» Task to complete:
Return the data. Every word must match.

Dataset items

$ cat config.mk
export PLATFORM = sky130hd
export DESIGN_NAME = npc_btb_unit
export DESIGN_NICKNAME = d
export VERILOG_FILES = /design/src/rtl/npc_btb_unit.sv
export SDC_FILE = /design/constraint.sdc
export NUM_CORES = 1
export LEC_CHECK = 0
export ABC_CLOCK_PERIOD_IN_PS = 5700
export CAP_MARGIN = 20
export CORE_UTILIZATION = 38
export DETAILED_ROUTE_END_ITERATION = 12
export PLACE_DENSITY = 0.85
export SYNTH_ARGS = -nofsm -noshare
export SYNTH_HDL_FRONTEND = slang
export SYNTH_SLANG_ARGS = --single-unit
$ cat constraint.sdc
create_clock -name clk -period 5.7 [get_ports clk]
set_input_delay 1.14 -clock clk [delete_from_list [all_inputs] [get_ports clk]]
set_output_delay 1.14 -clock clk [all_outputs]
set_load 0.01 [all_outputs]
**src/rtl/sobel_obi_reader.sv**
```systemverilog
// sobel_obi_reader: fetches a run of 32-bit words from memory over OBI, one transaction
// at a time, and streams each word out as four 8-bit pixels, byte 0 first.
//
// Ports
//   clk_i, rst_i              clock, asynchronous active-high reset
//   start_i                   one-cycle pulse launching a job (ignored unless idle)
//   base_addr_i, num_words_i  job start address and word count, sampled at start
//   busy_o, done_o, err_o     job active, one-cycle completion pulse, sticky bus error
//   req_o .. wdata_o, gnt_i   OBI A channel (manager side, read-only use)
//   rvalid_i, rdata_i, err_i  OBI R channel
//   pix_*                     pixel stream to the edge-magnitude stage
module sobel_obi_reader #(
    parameter int unsigned AddrWidth = 32,
    parameter int unsigned DataWidth = 32,
    parameter int unsigned CntWidth  = 16
) (
    input  logic                 clk_i,
    input  logic                 rst_i,
    input  logic                 start_i,
    input  logic [AddrWidth-1:0] base_addr_i,
    input  logic [CntWidth-1:0]  num_words_i,
    output logic                 busy_o,
    output logic                 done_o,
    output logic                 err_o,
    output logic                 req_o,
    input  logic                 gnt_i,
    output logic [AddrWidth-1:0] addr_o,
    output logic                 we_o,
    output logic [3:0]           be_o,
    output logic [DataWidth-1:0] wdata_o,
    input  logic                 rvalid_i,
    input  logic [DataWidth-1:0] rdata_i,
    input  logic                 err_i,
    output logic                 pix_valid_o,
    input  logic                 pix_ready_i,
    output logic [7:0]           pix_data_o,
    output logic                 pix_last_o
);

    typedef enum logic [2:0] {StIdle, StReq, StWaitR, StStream, StDone} state_e;

    state_e                state_q, state_d;
    logic [AddrWidth-1:0]  addr_q;
    logic [CntWidth-1:0]   remaining_q;
    logic [DataWidth-1:0]  word_q;
    logic [1:0]            idx_q;
    logic                  err_q;
    logic                  done_q;
    logic                  pix_fire;

    assign pix_fire = (state_q == StStream) && pix_ready_i;

    // State register
    always_ff @(posedge clk_i or posedge rst_i) begin
        if (rst_i) begin
            state_q <= StIdle;
        end else begin
            state_q <= state_d;
        end
    end

    // Next-state logic
    always_comb begin
        state_d = state_q;
        unique case (state_q)
            StIdle: begin
                if (start_i) begin
                    state_d = (num_words_i != '0) ? StReq : StDone;
                end
            end
            StReq: begin
                if (gnt_i) begin
                    state_d = StWaitR;
                end
            end
            StWaitR: begin
                if (rvalid_i) begin
                    state_d = err_i ? StDone : StStream;
                end
            end
            StStream: begin
                if (pix_fire && (idx_q == 2'd3)) begin
                    // remaining_q is the count before this word retires
                    state_d = (remaining_q == CntWidth'(1)) ? StDone : StReq;
                end
            end
            StDone:  state_d = StIdle;
            default: state_d = StIdle;
        endcase
    end

    // Outputs
    always_comb begin
        req_o       = 1'b0;
        busy_o      = 1'b1;
        pix_valid_o = 1'b0;
        pix_last_o  = 1'b0;
        unique case (state_q)
            StIdle:   busy_o = 1'b0;
            StReq:    req_o = 1'b1;
            StStream: begin
                pix_valid_o = 1'b1;
                pix_last_o  = (idx_q == 2'd3) && (remaining_q == CntWidth'(1));
            end
            default: ;
        endcase
    end

    assign addr_o     = addr_q;
    assign pix_data_o = word_q[{idx_q, 3'b000} +: 8];
    assign err_o      = err_q;
    // Pulse lands the cycle after DONE, i.e. two cycles after start for an empty job
    assign done_o     = done_q;
    assign we_o       = 1'b0;
    assign be_o       = 4'hF;
    assign wdata_o    = '0;

    // Datapath registers
    always_ff @(posedge clk_i or posedge rst_i) begin
        if (rst_i) begin
            addr_q      <= '0;
            remaining_q <= '0;
            word_q      <= '0;
            idx_q       <= '0;
            err_q       <= 1'b0;
            done_q      <= 1'b0;
        end else begin
            done_q <= (state_q == StDone);
            unique case (state_q)
                StIdle: begin
                    if (start_i) begin
                        addr_q      <= {base_addr_i[AddrWidth-1:2], 2'b00};
                        remaining_q <= num_words_i;
                        err_q       <= 1'b0;
                    end
                end
                StWaitR: begin
                    if (rvalid_i) begin
                        if (err_i) begin
                            err_q <= 1'b1;
                        end else begin
                            word_q <= rdata_i;
                            idx_q  <= '0;
                        end
                    end
                end
                StStream: begin
                    if (pix_fire) begin
                        idx_q <= idx_q + 2'd1;
                        if (idx_q == 2'd3) begin
                            remaining_q <= remaining_q - CntWidth'(1);
                            addr_q      <= addr_q + AddrWidth'(4);
                        end
                    end
                end
                default: ;
            endcase
        end
    end

endmodule

```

» Written solution:
$ cat config.mk
export PLATFORM = sky130hd
export DESIGN_NAME = npc_btb_unit
export DESIGN_NICKNAME = d
export VERILOG_FILES = /design/src/rtl/npc_btb_unit.sv
export SDC_FILE = /design/constraint.sdc
export NUM_CORES = 1
export LEC_CHECK = 0
export ABC_CLOCK_PERIOD_IN_PS = 5700
export CAP_MARGIN = 20
export CORE_UTILIZATION = 38
export DETAILED_ROUTE_END_ITERATION = 12
export PLACE_DENSITY = 0.85
export SYNTH_ARGS = -nofsm -noshare
export SYNTH_HDL_FRONTEND = slang
export SYNTH_SLANG_ARGS = --single-unit
$ cat constraint.sdc
create_clock -name clk -period 5.7 [get_ports clk]
set_input_delay 1.14 -clock clk [delete_from_list [all_inputs] [get_ports clk]]
set_output_delay 1.14 -clock clk [all_outputs]
set_load 0.01 [all_outputs]
**src/rtl/sobel_obi_reader.sv**
```systemverilog
// sobel_obi_reader: fetches a run of 32-bit words from memory over OBI, one transaction
// at a time, and streams each word out as four 8-bit pixels, byte 0 first.
//
// Ports
//   clk_i, rst_i              clock, asynchronous active-high reset
//   start_i                   one-cycle pulse launching a job (ignored unless idle)
//   base_addr_i, num_words_i  job start address and word count, sampled at start
//   busy_o, done_o, err_o     job active, one-cycle completion pulse, sticky bus error
//   req_o .. wdata_o, gnt_i   OBI A channel (manager side, read-only use)
//   rvalid_i, rdata_i, err_i  OBI R channel
//   pix_*                     pixel stream to the edge-magnitude stage
module sobel_obi_reader #(
    parameter int unsigned AddrWidth = 32,
    parameter int unsigned DataWidth = 32,
    parameter int unsigned CntWidth  = 16
) (
    input  logic                 clk_i,
    input  logic                 rst_i,
    input  logic                 start_i,
    input  logic [AddrWidth-1:0] base_addr_i,
    input  logic [CntWidth-1:0]  num_words_i,
    output logic                 busy_o,
    output logic                 done_o,
    output logic                 err_o,
    output logic                 req_o,
    input  logic                 gnt_i,
    output logic [AddrWidth-1:0] addr_o,
    output logic                 we_o,
    output logic [3:0]           be_o,
    output logic [DataWidth-1:0] wdata_o,
    input  logic                 rvalid_i,
    input  logic [DataWidth-1:0] rdata_i,
    input  logic                 err_i,
    output logic                 pix_valid_o,
    input  logic                 pix_ready_i,
    output logic [7:0]           pix_data_o,
    output logic                 pix_last_o
);

    typedef enum logic [2:0] {StIdle, StReq, StWaitR, StStream, StDone} state_e;

    state_e                state_q, state_d;
    logic [AddrWidth-1:0]  addr_q;
    logic [CntWidth-1:0]   remaining_q;
    logic [DataWidth-1:0]  word_q;
    logic [1:0]            idx_q;
    logic                  err_q;
    logic                  done_q;
    logic                  pix_fire;

    assign pix_fire = (state_q == StStream) && pix_ready_i;

    // State register
    always_ff @(posedge clk_i or posedge rst_i) begin
        if (rst_i) begin
            state_q <= StIdle;
        end else begin
            state_q <= state_d;
        end
    end

    // Next-state logic
    always_comb begin
        state_d = state_q;
        unique case (state_q)
            StIdle: begin
                if (start_i) begin
                    state_d = (num_words_i != '0) ? StReq : StDone;
                end
            end
            StReq: begin
                if (gnt_i) begin
                    state_d = StWaitR;
                end
            end
            StWaitR: begin
                if (rvalid_i) begin
                    state_d = err_i ? StDone : StStream;
                end
            end
            StStream: begin
                if (pix_fire && (idx_q == 2'd3)) begin
                    // remaining_q is the count before this word retires
                    state_d = (remaining_q == CntWidth'(1)) ? StDone : StReq;
                end
            end
            StDone:  state_d = StIdle;
            default: state_d = StIdle;
        endcase
    end

    // Outputs
    always_comb begin
        req_o       = 1'b0;
        busy_o      = 1'b1;
        pix_valid_o = 1'b0;
        pix_last_o  = 1'b0;
        unique case (state_q)
            StIdle:   busy_o = 1'b0;
            StReq:    req_o = 1'b1;
            StStream: begin
                pix_valid_o = 1'b1;
                pix_last_o  = (idx_q == 2'd3) && (remaining_q == CntWidth'(1));
            end
            default: ;
        endcase
    end

    assign addr_o     = addr_q;
    assign pix_data_o = word_q[{idx_q, 3'b000} +: 8];
    assign err_o      = err_q;
    // Pulse lands the cycle after DONE, i.e. two cycles after start for an empty job
    assign done_o     = done_q;
    assign we_o       = 1'b0;
    assign be_o       = 4'hF;
    assign wdata_o    = '0;

    // Datapath registers
    always_ff @(posedge clk_i or posedge rst_i) begin
        if (rst_i) begin
            addr_q      <= '0;
            remaining_q <= '0;
            word_q      <= '0;
            idx_q       <= '0;
            err_q       <= 1'b0;
            done_q      <= 1'b0;
        end else begin
            done_q <= (state_q == StDone);
            unique case (state_q)
                StIdle: begin
                    if (start_i) begin
                        addr_q      <= {base_addr_i[AddrWidth-1:2], 2'b00};
                        remaining_q <= num_words_i;
                        err_q       <= 1'b0;
                    end
                end
                StWaitR: begin
                    if (rvalid_i) begin
                        if (err_i) begin
                            err_q <= 1'b1;
                        end else begin
                            word_q <= rdata_i;
                            idx_q  <= '0;
                        end
                    end
                end
                StStream: begin
                    if (pix_fire) begin
                        idx_q <= idx_q + 2'd1;
                        if (idx_q == 2'd3) begin
                            remaining_q <= remaining_q - CntWidth'(1);
                            addr_q      <= addr_q + AddrWidth'(4);
                        end
                    end
                end
                default: ;
            endcase
        end
    end

endmodule

```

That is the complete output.